Plant life was scarcer among the talus than it had been in the tundra, but there were still some nice splashes of color. One of the more common alpine plants, the fairy primrose (Primula angustifolia), grew in cracks between rocks and anywhere there was soil.
The fairy primrose, Primula angustifolia
The trail up to the saddle was not so bad; short switchbacks brought relief from the steep grade.
The narrow trail up to the saddle
The view from the 13,100-foot saddle was fantastic. This is one of the best places from which to view the stately Mt. Antero. There were several old mining test pits or collapsed mineshafts on the ridge.
Mt. Antero viewed from 13,100 feet on the saddle between "Tigger" Peak and Mt. Princeton
The trail on the saddle was cairned, but was still difficult to follow. Talus hopping on the saddle was exhausting and treacherous. Zach managed to flip an impossibly large rock, but fortunately he was not injured. I rolled an ankle when a rock gave way. There is virtually no exposure on this mountain, but there is plenty of potential for minor injuries.
Zach hiking on the saddle
There were a few bumps on the saddle, but we were able to sidehill around them. The summit cone began at about 13,290 feet. We had about 900 feet of seriously steep talus ahead of us.

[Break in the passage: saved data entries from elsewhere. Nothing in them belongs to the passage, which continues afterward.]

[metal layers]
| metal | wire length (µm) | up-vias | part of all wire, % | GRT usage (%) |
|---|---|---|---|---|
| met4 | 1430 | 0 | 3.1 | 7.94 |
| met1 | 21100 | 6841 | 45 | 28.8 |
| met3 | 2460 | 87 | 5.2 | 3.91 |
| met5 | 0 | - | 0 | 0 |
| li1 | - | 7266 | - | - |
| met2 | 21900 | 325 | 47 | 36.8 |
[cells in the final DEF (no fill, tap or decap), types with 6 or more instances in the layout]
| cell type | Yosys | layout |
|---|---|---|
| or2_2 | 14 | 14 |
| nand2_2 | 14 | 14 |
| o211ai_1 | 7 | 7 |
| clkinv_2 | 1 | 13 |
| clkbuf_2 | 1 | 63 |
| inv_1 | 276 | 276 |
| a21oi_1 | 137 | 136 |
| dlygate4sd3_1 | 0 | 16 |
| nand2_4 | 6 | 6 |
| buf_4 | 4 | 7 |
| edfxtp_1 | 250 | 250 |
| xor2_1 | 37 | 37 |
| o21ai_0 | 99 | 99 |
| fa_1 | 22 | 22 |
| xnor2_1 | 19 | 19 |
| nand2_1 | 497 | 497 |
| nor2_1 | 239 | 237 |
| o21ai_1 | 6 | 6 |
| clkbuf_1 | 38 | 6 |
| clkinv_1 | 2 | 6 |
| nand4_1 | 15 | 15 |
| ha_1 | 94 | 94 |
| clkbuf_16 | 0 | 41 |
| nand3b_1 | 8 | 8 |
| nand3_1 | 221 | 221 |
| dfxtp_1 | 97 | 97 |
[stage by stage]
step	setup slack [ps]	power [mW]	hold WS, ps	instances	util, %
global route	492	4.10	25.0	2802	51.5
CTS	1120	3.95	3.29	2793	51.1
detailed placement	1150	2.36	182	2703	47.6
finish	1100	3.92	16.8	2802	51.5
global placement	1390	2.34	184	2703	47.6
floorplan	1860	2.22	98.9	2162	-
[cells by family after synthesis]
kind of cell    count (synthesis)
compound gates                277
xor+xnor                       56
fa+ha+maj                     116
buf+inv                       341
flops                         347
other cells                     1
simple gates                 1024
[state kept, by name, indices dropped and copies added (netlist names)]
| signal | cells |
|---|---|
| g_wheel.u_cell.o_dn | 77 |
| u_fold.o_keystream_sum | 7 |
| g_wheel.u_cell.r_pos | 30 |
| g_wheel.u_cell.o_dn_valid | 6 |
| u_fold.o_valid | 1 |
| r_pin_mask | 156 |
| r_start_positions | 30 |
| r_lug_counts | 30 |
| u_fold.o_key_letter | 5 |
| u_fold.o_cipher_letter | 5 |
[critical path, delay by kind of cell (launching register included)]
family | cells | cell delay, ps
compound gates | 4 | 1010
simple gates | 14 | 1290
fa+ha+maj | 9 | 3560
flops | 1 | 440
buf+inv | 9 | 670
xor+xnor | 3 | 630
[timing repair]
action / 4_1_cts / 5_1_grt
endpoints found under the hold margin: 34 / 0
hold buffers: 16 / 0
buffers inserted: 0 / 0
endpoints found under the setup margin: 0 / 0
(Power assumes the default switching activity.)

Mt. Princeton's summit cone
The mountain seemed to get steeper as we neared the summit. There was a small false summit at about 14,000 feet. The hike between the false summit and the true summit was short but strenuous.
Zach topping out on the false summit and sizing up the remainder of the route
We hit the summit at 9:00, and only had to share it with three other people. I was pleased to see so few hikers on the trail, because there were several dozen cars in the lower parking lot when we left before dawn.
Greenhouseguy (blue) and RockFarmer (orange) with Mt. Antero in the background
In addition to Mt. Antero, we could see several other fourteeners. I was able to identify Mt. Yale, Mt. Columbia, and Mt. Harvard. Mt. Belford, Mt. Oxford, Missouri Mountain, and Huron Peak were slightly farther away.
The view to the north: Mt. Yale, Mt. Columbia, and Mt. Harvard
We enjoyed the summit for 45 full minutes before we decided to hit the trail again. Much of the route was visible from the summit.
Looking down at the Mt. Princeton Trail from the summit
The trip down the steep talus was tedious. It was difficult to enjoy the views when we had to pay such close attention to our foot placement on the wobbly rocks. We took a break when we reached the low point in the saddle, and were amused by a marmot's antics. He chirped with all his might, then bounded over, around, and in between the rocks until he disappeared from view.
We passed all of the late risers on the way back to the trailhead. The fantastic weather had attracted all sorts of people to the mountain. We had hiked on the rocks for a long time, and were ready to get back on stable ground. At long last, we returned to the good trail through the lush green tundra at about 12,000 feet.
Approaching the good trail through the tundra
I kept an eye out for any interesting plant or animal life in the tundra, and spotted a nice specimen of alpine forget-me-nots (Eritrichium aretioides) with white flowers instead of the typical blue flowers. Not particularly scarce, but sort of interesting.
White-flowering alpine forget-me-nots (Eritrichium aretioides) at about 12,000 feet
We got back to the Jeep by 12:30, and started the dusty trip to the lower trailhead. It had been a relatively short day without an excessive amount of elevation gain, but we were both whipped. Mt. Princeton offered no real technical challenge, but the physical challenge was more than sufficient. The beautiful weather helped to make this a satisfying trip.